Description:
Researchers at TGen and Northern Arizona University have developed a multi-agent multi-locus amplicon sequencing protocol encompassing 79 targets aimed at detecting the presence or absence of five major biothreat agents: Burkholderia pseudomallei, Burkholderia mallei, Bacillus anthracis, Yersinia pestis and Francisella tularensis, as well as the presence and sequence of plasmids, virulence factors, antimicrobial resistance factors, and sequence variant loci for near-neighbor species differentiation with high sensitivity and specificity. The multiple amplicon sequencing system has a low limit of detection while still distinguishes distinguishing between a biothreat agent and its near-neighbor species using both amplification of positive/negative criteria and qualitative analysis of sequence within the amplicons. The multi-agent assay, consisting of two multiplex amplification reactions, was validated against a diverse subset of target agent and near neighbor panels that were previously used to validate assays targeting individual agents.

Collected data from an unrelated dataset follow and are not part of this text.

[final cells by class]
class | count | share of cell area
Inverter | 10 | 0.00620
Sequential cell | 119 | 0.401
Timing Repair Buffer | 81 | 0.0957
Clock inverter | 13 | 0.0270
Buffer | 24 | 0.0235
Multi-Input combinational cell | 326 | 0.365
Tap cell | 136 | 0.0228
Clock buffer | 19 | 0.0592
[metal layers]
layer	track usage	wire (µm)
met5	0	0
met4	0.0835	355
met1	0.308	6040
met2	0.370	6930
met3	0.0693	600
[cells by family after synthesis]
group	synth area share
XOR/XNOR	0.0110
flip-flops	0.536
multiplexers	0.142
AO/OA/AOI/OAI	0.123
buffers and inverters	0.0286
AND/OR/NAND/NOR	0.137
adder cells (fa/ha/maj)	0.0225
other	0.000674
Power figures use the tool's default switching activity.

The screening panel of target organism strains as well as near-neighbor strains allowed for differentiation with 100% sensitivity for all target agents and 91-100% specificity.

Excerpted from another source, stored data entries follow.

===== src/rtl/mem_access_unit.sv =====
// MEM-stage load/store unit: IDLE/WAIT/DONE handshake to the data bus with lane steering and ack timeout.
// Optional misalignment trap (adel/ades, bad_vaddr) compiled in with MEM_ALIGN_CHECK_EN.
module mem_access_unit #(
    parameter int ACK_TIMEOUT = 255
) (
    input  logic        clk,
    input  logic        rst,
    input  logic [4:0]  mem_wd,
    input  logic        mem_wreg,
    input  logic [31:0] mem_wdata,
    input  logic [7:0]  mem_aluop,
    input  logic [31:0] mem_mem_addr,
    input  logic [31:0] mem_reg2,
    input  logic [31:0] mem_pc,
    input  logic        stall_hold,
    output logic        dreq,
    output logic        dwe,
    output logic [31:0] daddr,
    output logic [3:0]  dsel,
    output logic [31:0] dwdata,
    input  logic [31:0] drdata,
    input  logic        dack,
    output logic [4:0]  wb_wd,
    output logic        wb_wreg,
    output logic [31:0] wb_wdata,
    output logic        stallreq,
    output logic        bus_err,
    output logic        adel,
    output logic        ades,
    output logic [31:0] bad_vaddr
);

    localparam logic [7:0] OP_LB  = 8'b1110_0000;
    localparam logic [7:0] OP_LH  = 8'b1110_0001;
    localparam logic [7:0] OP_LW  = 8'b1110_0011;
    localparam logic [7:0] OP_LBU = 8'b1110_0100;
    localparam logic [7:0] OP_LHU = 8'b1110_0101;
    localparam logic [7:0] OP_SB  = 8'b1110_1000;
    localparam logic [7:0] OP_SH  = 8'b1110_1001;
    localparam logic [7:0] OP_SW  = 8'b1110_1011;
    localparam logic [7:0] TMO    = 8'(ACK_TIMEOUT);

    typedef enum logic [1:0] {IDLE, WAIT, DONE} state_t;

    state_t      state, state_nxt;
    logic [7:0]  cnt;
    logic [31:0] rdata_q;
    logic [7:0]  op_q;
    logic [1:0]  lane_q;
    logic        st_q;
    logic        err_q;

    logic        is_mem, is_store, is_half, is_word, misalign, start;
    logic [1:0]  lane;
    logic [3:0]  sel_nxt;
    logic [31:0] wdata_nxt, shifted, load_data;

    // PC is carried for future exception reporting; not needed for the access itself
    logic unused_pc;
    assign unused_pc = ^mem_pc;

    always_comb begin
        is_mem   = 1'b0;
        is_store = 1'b0;
        is_half  = 1'b0;
        is_word  = 1'b0;
        case (mem_aluop)
            OP_LB, OP_LBU: is_mem = 1'b1;
            OP_LH, OP_LHU: begin is_mem = 1'b1; is_half = 1'b1; end
            OP_LW:         begin is_mem = 1'b1; is_word = 1'b1; end
            OP_SB:         begin is_mem = 1'b1; is_store = 1'b1; end
            OP_SH:         begin is_mem = 1'b1; is_store = 1'b1; is_half = 1'b1; end
            OP_SW:         begin is_mem = 1'b1; is_store = 1'b1; is_word = 1'b1; end
            default: ;
        endcase
    end

`ifdef MEM_ALIGN_CHECK_EN
    assign misalign = (is_half && mem_mem_addr[0]) || (is_word && (mem_mem_addr[1:0] != 2'b00));
`else
    assign misalign = 1'b0;
`endif

    assign start = (state == IDLE) && is_mem && !misalign;

    // Low address bits the access size cannot use are dropped, so the access lands aligned
    assign lane = is_word ? 2'b00 : (is_half ? {mem_mem_addr[1], 1'b0} : mem_mem_addr[1:0]);

    always_comb begin
        sel_nxt   = 4'b1111;
        wdata_nxt = mem_reg2;
        if (is_half) begin
            sel_nxt   = 4'b0011 << lane;
            wdata_nxt = {2{mem_reg2[15:0]}};
        end else if (!is_word) begin
            sel_nxt   = 4'b0001 << lane;
            wdata_nxt = {4{mem_reg2[7:0]}};
        end
    end

    assign shifted = drdata >> {lane_q, 3'b000};

    always_comb begin
        load_data = drdata;
        case (op_q)
            OP_LB:   load_data = {{24{shifted[7]}}, shifted[7:0]};
            OP_LBU:  load_data = {24'd0, shifted[7:0]};
            OP_LH:   load_data = {{16{shifted[15]}}, shifted[15:0]};
            OP_LHU:  load_data = {16'd0, shifted[15:0]};
            default: load_data = drdata;
        endcase
    end

    always_ff @(posedge clk) begin
        if (rst) begin
            state   <= IDLE;
            cnt     <= 8'd0;
            rdata_q <= 32'd0;
            dreq    <= 1'b0;
            dwe     <= 1'b0;
            dsel    <= 4'd0;
            daddr   <= 32'd0;
            dwdata  <= 32'd0;
            bus_err <= 1'b0;
            op_q    <= 8'd0;
            lane_q  <= 2'd0;
            st_q    <= 1'b0;
            err_q   <= 1'b0;
        end else begin
            state   <= state_nxt;
            bus_err <= 1'b0;
            case (state)
                IDLE: begin
                    if (start) begin
                        dreq   <= 1'b1;
                        dwe    <= is_store;
                        dsel   <= sel_nxt;
                        daddr  <= {mem_mem_addr[31:2], 2'b00};
                        dwdata <= wdata_nxt;
                        cnt    <= 8'd1;
                        op_q   <= mem_aluop;
                        lane_q <= lane;
                        st_q   <= is_store;
                        err_q  <= 1'b0;
                    end
                end
                WAIT: begin
                    // An ack on the timeout cycle still completes the access
                    if (dack) begin
                        rdata_q <= load_data;
                        dreq    <= 1'b0;
                        dwe     <= 1'b0;
                        dsel    <= 4'd0;
                    end else if (cnt == TMO) begin
                        dreq    <= 1'b0;
                        dwe     <= 1'b0;
                        dsel    <= 4'd0;
                        bus_err <= 1'b1;
                        err_q   <= 1'b1;
                    end else begin
                        cnt <= cnt + 8'd1;
                    end
                end
                default: ;
            endcase
        end
    end

    always_comb begin
        state_nxt = state;
        stallreq  = 1'b0;
        wb_wd     = mem_wd;
        wb_wreg   = mem_wreg;
        wb_wdata  = mem_wdata;
        adel      = 1'b0;
        ades      = 1'b0;
        bad_vaddr = 32'd0;
        case (state)
            IDLE: begin
                if (is_mem && !rst) begin
                    wb_wreg = 1'b0;
                    if (misalign) begin
                        adel      = !is_store;
                        ades      = is_store;
                        bad_vaddr = mem_mem_addr;
                    end else begin
                        stallreq  = 1'b1;
                        state_nxt = WAIT;
                    end
                end
            end
            WAIT: begin
                stallreq = 1'b1;
                wb_wreg  = 1'b0;
                if (dack || cnt == TMO)
                    state_nxt = DONE;
            end
            DONE: begin
                if (st_q || err_q)
                    wb_wreg = 1'b0;
                else
                    wb_wdata = rdata_q;
                if (!stall_hold)
                    state_nxt = IDLE;
            end
            default: state_nxt = IDLE;
        endcase
    end

endmodule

B. pseudomallei, B. mallei, B. anthracis, Y. pestis and F. tularensis are all Tier 1 select agents, posing a potentially severe threat to public health. Current surveillance methods used by civilian healthcare, government, and military institutions rely upon single locus PCR techniques that allow for only presence/absence of SA results, which has been known to lead to false positives, especially due to the complexity of environmental samples including huge numbers of microorganisms, many of which can be highly similar target pathogens. With the cost of sequencing decreasing and the ability to combine higher and higher numbers of samples on a single run, amplicon sequencing provides a cost effective alternative to individual PCR methods. Targeted amplicon sequencing utilizing a universal amplicon indexing scheme provides a superior alternative to the current single locus PCR systems and enables the detection of multiple biothreat agents across multiple samples with a single sequencing run, as well as the flexibility to adapt for detecting new biothreat agents and signatures.